Actualidad de la sabiduría de Jesús
De la sabiduría, tal como Jesús la practica y encarna, tenemos que retener ante todo su propuesta de vida buena, de dicha. Una propuesta cristiana que no cause alegría no es propuesta cristiana, aunque sea materialmente exacta y práxicamente comprometida. No es cristiana porque no es evangelio, y no es evangelio porque le falta Espíritu, es decir gracia, en el doble sentido de gratuidad y de donaire, agrado y discreción. Una propuesta sin gracia es mera heteronomía, que puede ser muy esforzado, bienintencionada y meritoria, pero que no da vida al que la lleva a cabo y por tanto tampoco a los demás. Una propuesta con gracia pasa por toda la persona que la toma entre sus manos fecundándola, y toca también a zonas profundas de los destinatarios moviéndolos y confortándolos. Este don es evangelio para uno mismo y para los demás. Jesús era así buena noticia para muchos. Con su presencia los confortaba, los animaba, los pacificaba, los abría a la vida y los hacía crecer. Jesús podía estar solo, consigo mismo, más aún, podía estar en sí mismo, asumiéndose en su verdad, en paz con cada aspecto de su ser; podía dialogar con la naturaleza, sumirse en ella; podía estar con su Padre sin dejar fuera nada de sí. Esto no hay que entenderlo como un estado de vibración constante, sino como estar en lo que se está, en la verdad, desde la verdad de sí. De ahí, su capacidad de relación, su peso, su autoridad, en la total cercanía, en la que nadie se sentía juzgado ni disminuido. sino respetado desde su verdad. no siendo obstáculo ni la enfermedad, ni el pecado, ni la falta de reconocimiento social. Esta sabiduría de la vida, que es el don del Espíritu de Jesús, es el mayor aporte que podemos dar en esta coyuntura. Y sólo desde esta autenticidad serán aceptados los demás aportes como buena nueva salvadora. Hay que decir que este don es rigurosamente alternativo: esta cultura, entregada a producir y consumir, desconoce los ritmos de la vida, la sabiduría de la vida, el gozo simple de vivir. Y los necesita; los necesita tanto que no cesa de fabricar sucedáneos. Pero intuye que tiene que buscar en otra dirección y se siente impotente, porque sabe que la vida, si es cierto que requiere incesante esfuerzo, sin embargo, no se compra ni se vende; se crea, se da y se recibe, se convive. De algún modo la gente intuye que tiene que ser liberada, sanada, renacida para poder vivir y dar vida y recibirla.

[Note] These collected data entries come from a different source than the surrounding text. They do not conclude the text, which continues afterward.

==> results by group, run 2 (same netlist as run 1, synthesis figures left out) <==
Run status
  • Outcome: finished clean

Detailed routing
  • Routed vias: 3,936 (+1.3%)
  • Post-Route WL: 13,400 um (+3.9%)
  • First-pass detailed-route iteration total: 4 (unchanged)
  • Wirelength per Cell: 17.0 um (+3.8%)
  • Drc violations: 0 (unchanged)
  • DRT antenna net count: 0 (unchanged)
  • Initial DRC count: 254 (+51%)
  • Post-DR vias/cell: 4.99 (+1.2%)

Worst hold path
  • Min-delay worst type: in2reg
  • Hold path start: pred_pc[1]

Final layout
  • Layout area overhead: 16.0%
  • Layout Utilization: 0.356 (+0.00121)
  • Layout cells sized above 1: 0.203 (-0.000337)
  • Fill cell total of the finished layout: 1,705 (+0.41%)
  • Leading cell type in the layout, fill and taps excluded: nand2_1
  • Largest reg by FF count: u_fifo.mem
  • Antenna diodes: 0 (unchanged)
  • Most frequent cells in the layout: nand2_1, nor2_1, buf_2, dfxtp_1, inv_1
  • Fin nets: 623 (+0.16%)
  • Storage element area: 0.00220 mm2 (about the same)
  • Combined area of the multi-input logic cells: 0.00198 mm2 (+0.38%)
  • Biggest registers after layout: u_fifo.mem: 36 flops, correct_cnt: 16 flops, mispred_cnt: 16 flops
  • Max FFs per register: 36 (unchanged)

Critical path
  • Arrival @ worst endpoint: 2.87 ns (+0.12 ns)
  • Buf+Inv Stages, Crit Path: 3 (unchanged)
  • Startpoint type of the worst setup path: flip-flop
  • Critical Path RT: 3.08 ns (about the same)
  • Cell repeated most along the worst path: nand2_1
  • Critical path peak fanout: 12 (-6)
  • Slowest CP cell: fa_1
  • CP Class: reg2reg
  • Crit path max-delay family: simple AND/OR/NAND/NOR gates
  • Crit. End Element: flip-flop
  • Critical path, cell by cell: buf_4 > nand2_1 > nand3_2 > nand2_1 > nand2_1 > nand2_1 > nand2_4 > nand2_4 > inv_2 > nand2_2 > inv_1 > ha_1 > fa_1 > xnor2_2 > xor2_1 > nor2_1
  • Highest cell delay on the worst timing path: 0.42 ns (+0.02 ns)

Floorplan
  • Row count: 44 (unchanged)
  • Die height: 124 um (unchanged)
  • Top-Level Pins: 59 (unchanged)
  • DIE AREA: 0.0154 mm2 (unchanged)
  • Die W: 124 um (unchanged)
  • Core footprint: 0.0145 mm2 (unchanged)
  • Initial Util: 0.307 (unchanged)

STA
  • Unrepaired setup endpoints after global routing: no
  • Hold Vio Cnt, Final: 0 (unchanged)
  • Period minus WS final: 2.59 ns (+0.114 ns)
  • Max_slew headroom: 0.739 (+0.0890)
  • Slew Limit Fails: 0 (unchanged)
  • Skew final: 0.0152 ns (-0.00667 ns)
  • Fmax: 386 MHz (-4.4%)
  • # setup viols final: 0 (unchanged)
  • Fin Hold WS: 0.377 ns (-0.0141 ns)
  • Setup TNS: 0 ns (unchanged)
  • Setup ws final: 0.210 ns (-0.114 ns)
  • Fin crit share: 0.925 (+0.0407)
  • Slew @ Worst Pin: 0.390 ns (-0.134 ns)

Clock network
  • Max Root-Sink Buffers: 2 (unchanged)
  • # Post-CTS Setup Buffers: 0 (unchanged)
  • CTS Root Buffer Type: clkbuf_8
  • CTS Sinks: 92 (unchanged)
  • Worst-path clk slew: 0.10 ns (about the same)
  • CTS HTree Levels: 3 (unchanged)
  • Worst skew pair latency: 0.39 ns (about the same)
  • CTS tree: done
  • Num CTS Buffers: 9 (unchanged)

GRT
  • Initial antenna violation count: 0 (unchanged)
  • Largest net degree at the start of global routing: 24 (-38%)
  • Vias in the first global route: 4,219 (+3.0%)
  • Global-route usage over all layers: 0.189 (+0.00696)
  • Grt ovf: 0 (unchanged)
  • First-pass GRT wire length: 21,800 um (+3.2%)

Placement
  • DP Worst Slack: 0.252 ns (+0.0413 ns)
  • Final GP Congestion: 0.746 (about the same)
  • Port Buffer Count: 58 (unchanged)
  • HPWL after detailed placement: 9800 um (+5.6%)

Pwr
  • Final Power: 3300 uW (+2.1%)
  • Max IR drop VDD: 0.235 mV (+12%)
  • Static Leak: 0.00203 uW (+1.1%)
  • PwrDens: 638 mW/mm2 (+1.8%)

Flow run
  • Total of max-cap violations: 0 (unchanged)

Ahora bien, si debemos retener este momento de sabiduría, no podemos olvidar el carácter paradójico de las propuestas del sabio Jesús: los dichosos son los pobres, que en sentir común son los desdichados; el que quiera ganar su vida debe arriesgarla, incluso perderla; quien quiera ser el mayor debe hacerse el menor, el sirviente de todos... El Hijo de hombre, el paradigma de humanidad propuesto definitivamente por Dios, no sólo no confirma los modelos vigentes para llegar a ser alguien sino que los desafía constantemente con sus palabras y con sus obras. Por eso los más famosos de su época ni se percataron de su existencia y los que se tenían por algo en su ambiente pequeño se escandalizaron y hasta se burlaron de él y acabaron asesinándole. Creo que la profecía actual debe orientarse en gran parte en mantener la sabiduría y por tanto la plenitud humana, incluso la alegría, en el camino paradójico que propuso con su vida y con sus palabras el sabio Jesús de Nazaret. No es tiempo de diseños utópicos pormenorizados ni de proyectos históricos alternativos con todas las concreciones sectoriales y las opciones estratégicas. Este es el tiempo de vivir las bienaventuranzas y de predicarlas imaginativamente, como evangelio. Ahí tiene todo su lugar la imaginación profética, imaginación entrañable y creativa.
Hay que reconocer que la senda de Jesús es estrecha. Por eso, para que la gente se anime a pagar el precio tiene que poder entrar en contacto con modelos vivos en los que pueda apreciar la fecundidad de ese esfuerzo.